Context: an optimization exercise on an open-source flow, tuned for small area. The choices shown serve that exercise and are no tape-out recipe. Function was checked by simulation only, so behaviour that the tests miss may differ from the original. Power and IR drop assume default switching activity.

==> 04-12 <==
Design hb_cascade, start of the top module:
module hb_cascade (
    input  wire        clk,
    input  wire        rst,
    input  wire [3:0]  cfg_dec,
    input  wire        in_valid,
    input  wire [15:0] in_data,
    input  wire        in_mark,
    output reg         out_valid,
    output reg  [15:0] out_data,
    output reg         out_mark
);
    wire [3:0] sel = (cfg_dec > 4'd8) ? 4'd8 : cfg_dec;
    reg        iv;
    reg [15:0] id;
    reg        im;
    reg        act1;
    always @(posedge clk) begin
        iv   <= in_valid & ~rst;
        id   <= in_data;
        im   <= in_mark;
        act1 <= (sel != 4'd0);
    end
    wire [15:0] win [0:95];
    wire [15:0] cen [0:7];
    wire [8:1]  wmk;
    wire [8:1]  srv;                 
    wire [15:0] aw [0:11];
    genvar i, j;
    generate
        for (i = 0; i < 12; i = i + 1) begin : g_mx
            assign aw[i] = ({16{srv[1]}} & win[i])      | ({16{srv[2]}} & win[12+i])
  ...
==> module hb_cascade, before the edit <==
module hb_cascade (
    input  wire        clk,
    input  wire        rst,
    input  wire [3:0]  cfg_dec,
    input  wire        in_valid,
    input  wire [15:0] in_data,
    input  wire        in_mark,
    output reg         out_valid,
    output reg  [15:0] out_data,
    output reg         out_mark
);
    wire [3:0] sel = (cfg_dec > 4'd8) ? 4'd8 : cfg_dec;
    reg        iv;
    reg [15:0] id;
    reg        im;
    reg        act1;
    always @(posedge clk) begin
        iv   <= in_valid & ~rst;
        id   <= in_data;
        im   <= in_mark;
        act1 <= (sel != 4'd0);
    end
    wire [15:0] win [0:95];
    wire [15:0] cen [0:7];
    wire [8:1]  wmk;
    wire [8:1]  srv;                 
    wire [15:0] aw [0:11];
    genvar i, j;
    generate
        for (i = 0; i < 12; i = i + 1) begin : g_mx
            assign aw[i] = ({16{srv[1]}} & win[i])      | ({16{srv[2]}} & win[12+i])
                         | ({16{srv[3]}} & win[24+i])   | ({16{srv[4]}} & win[36+i])
                         | ({16{srv[5]}} & win[48+i])   | ({16{srv[6]}} & win[60+i])
                         | ({16{srv[7]}} & win[72+i])   | ({16{srv[8]}} & win[84+i]);
        end
    endgenerate
    wire [15:0] ac = ({16{srv[1]}} & cen[0]) | ({16{srv[2]}} & cen[1])
                   | ({16{srv[3]}} & cen[2]) | ({16{srv[4]}} & cen[3])
                   | ({16{srv[5]}} & cen[4]) | ({16{srv[6]}} & cen[5])
                   | ({16{srv[7]}} & cen[6]) | ({16{srv[8]}} & cen[7]);
    wire [15:0] y;
    wire        ovf;
    hb_au u_au (
        .clk(clk),
        .a0(aw[0]), .a1(aw[1]), .a2(aw[2]),   .a3(aw[3]),   .a4(aw[4]),   .a5(aw[5]),
        .a6(aw[6]), .a7(aw[7]), .a8(aw[8]),   .a9(aw[9]),   .a10(aw[10]), .a11(aw[11]),
        .c(ac), .y(y), .ovf(ovf));
    reg  [8:1]  srv_d;
    reg         wm_d;
    always @(posedge clk) begin
        srv_d <= rst ? 8'd0 : srv;
        wm_d  <= |(srv & wmk);
    end
    wire        ym = wm_d | ovf;
    integer k;
    reg [15:0] a1 [0:10];            
    reg [15:0] b1 [0:5];             
    reg [4:0]  cnt1;
    reg [4:0]  mc1;                  
    wire       ev1 = iv & act1;
    assign srv[1] = ev1 & (cnt1 == 5'd23);
    assign win[0] = id;
    generate
        for (i = 1; i < 12; i = i + 1) begin : g_w1
            assign win[i] = a1[i-1];
        end
    endgenerate
    assign cen[0] = b1[5];
    assign wmk[1] = im | (mc1 <= 5'd21);
    always @(posedge clk) begin
        if (rst) begin
            cnt1 <= 5'd0;
            mc1  <= 5'd23;
        end else if (ev1) begin
            cnt1 <= (cnt1 == 5'd23) ? 5'd22 : cnt1 + 5'd1;
            if (im)
                mc1 <= 5'd0;
            else if (mc1 < 5'd23)
                mc1 <= mc1 + 5'd1;
        end
        if (ev1 & cnt1[0]) begin
            a1[0] <= id;
            for (k = 1; k < 11; k = k + 1)
                a1[k] <= a1[k-1];
        end
        if (ev1 & ~cnt1[0]) begin
            b1[0] <= id;
            for (k = 1; k < 6; k = k + 1)
                b1[k] <= b1[k-1];
        end
    end
    wire [8:1] req;
    generate
        for (j = 2; j <= 8; j = j + 1) begin : g_st
            localparam FO = (j == 3 || j >= 5) ? 1'b0 : 1'b1;
            reg [15:0] a [0:11];     
            reg [15:0] b [0:5];      
            reg [4:0]  cnt;
            reg [4:0]  mc;
            reg        rq;
            wire       ev = srv_d[j-1] & (sel >= j);
            wire       ap = (cnt[0] == FO);
            assign req[j] = rq;
            for (i = 0; i < 12; i = i + 1) begin : g_w
                assign win[12*(j-1) + i] = a[i];
            end
            assign cen[j-1] = b[5];
            assign wmk[j] = (mc <= 5'd22);
            always @(posedge clk) begin
                if (rst) begin
                    cnt <= 5'd0;
                    mc  <= 5'd23;
                    rq  <= 1'b0;
                end else begin
                    if (ev) begin
                        cnt <= (cnt == 5'd23) ? 5'd22 : cnt + 5'd1;
                        if (ym)
                            mc <= 5'd0;
                        else if (mc < 5'd23)
                            mc <= mc + 5'd1;
                    end
                    if (ev & ap & (cnt[4:1] == 4'd11))
                        rq <= 1'b1;
                    else if (srv[j])
                        rq <= 1'b0;
                end
                if (ev & ap) begin
                    a[0] <= y;
                    for (k = 1; k < 12; k = k + 1)
                        a[k] <= a[k-1];
                end
                if (ev & ~ap) begin
                    b[0] <= y;
                    for (k = 1; k < 6; k = k + 1)
                        b[k] <= b[k-1];
                end
            end
        end
    endgenerate
    assign req[1] = 1'b0;
    assign srv[2] = req[2] & ~srv[1];
    assign srv[3] = req[3] & ~srv[1] & ~req[2];
    assign srv[4] = req[4] & ~srv[1] & ~|req[3:2];
    assign srv[5] = req[5] & ~srv[1] & ~|req[4:2];
    assign srv[6] = req[6] & ~srv[1] & ~|req[5:2];
    assign srv[7] = req[7] & ~srv[1] & ~|req[6:2];
    assign srv[8] = req[8] & ~srv[1] & ~|req[7:2];
    wire done = (sel == 4'd0) ? iv : srv_d[sel];
    always @(posedge clk) begin
        out_valid <= ~rst & done;
        out_data  <= (sel == 4'd0) ? id : y;
        out_mark  <= (sel == 4'd0) ? im : ym;
    end
endmodule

* **The task**:
Once the line with "cnt <= 5'd0;" is found in the records above, print exactly that line and every line after it through the line with "assign srv[7] = req[7]".

* **Output below**:
                    cnt <= 5'd0;
                    mc  <= 5'd23;
                    rq  <= 1'b0;
                end else begin
                    if (ev) begin
                        cnt <= (cnt == 5'd23) ? 5'd22 : cnt + 5'd1;
                        if (ym)
                            mc <= 5'd0;
                        else if (mc < 5'd23)
                            mc <= mc + 5'd1;
                    end
                    if (ev & ap & (cnt[4:1] == 4'd11))
                        rq <= 1'b1;
                    else if (srv[j])
                        rq <= 1'b0;
                end
                if (ev & ap) begin
                    a[0] <= y;
                    for (k = 1; k < 12; k = k + 1)
                        a[k] <= a[k-1];
                end
                if (ev & ~ap) begin
                    b[0] <= y;
                    for (k = 1; k < 6; k = k + 1)
                        b[k] <= b[k-1];
                end
            end
        end
    endgenerate
    assign req[1] = 1'b0;
    assign srv[2] = req[2] & ~srv[1];
    assign srv[3] = req[3] & ~srv[1] & ~req[2];
    assign srv[4] = req[4] & ~srv[1] & ~|req[3:2];
    assign srv[5] = req[5] & ~srv[1] & ~|req[4:2];
    assign srv[6] = req[6] & ~srv[1] & ~|req[5:2];
    assign srv[7] = req[7] & ~srv[1] & ~|req[6:2];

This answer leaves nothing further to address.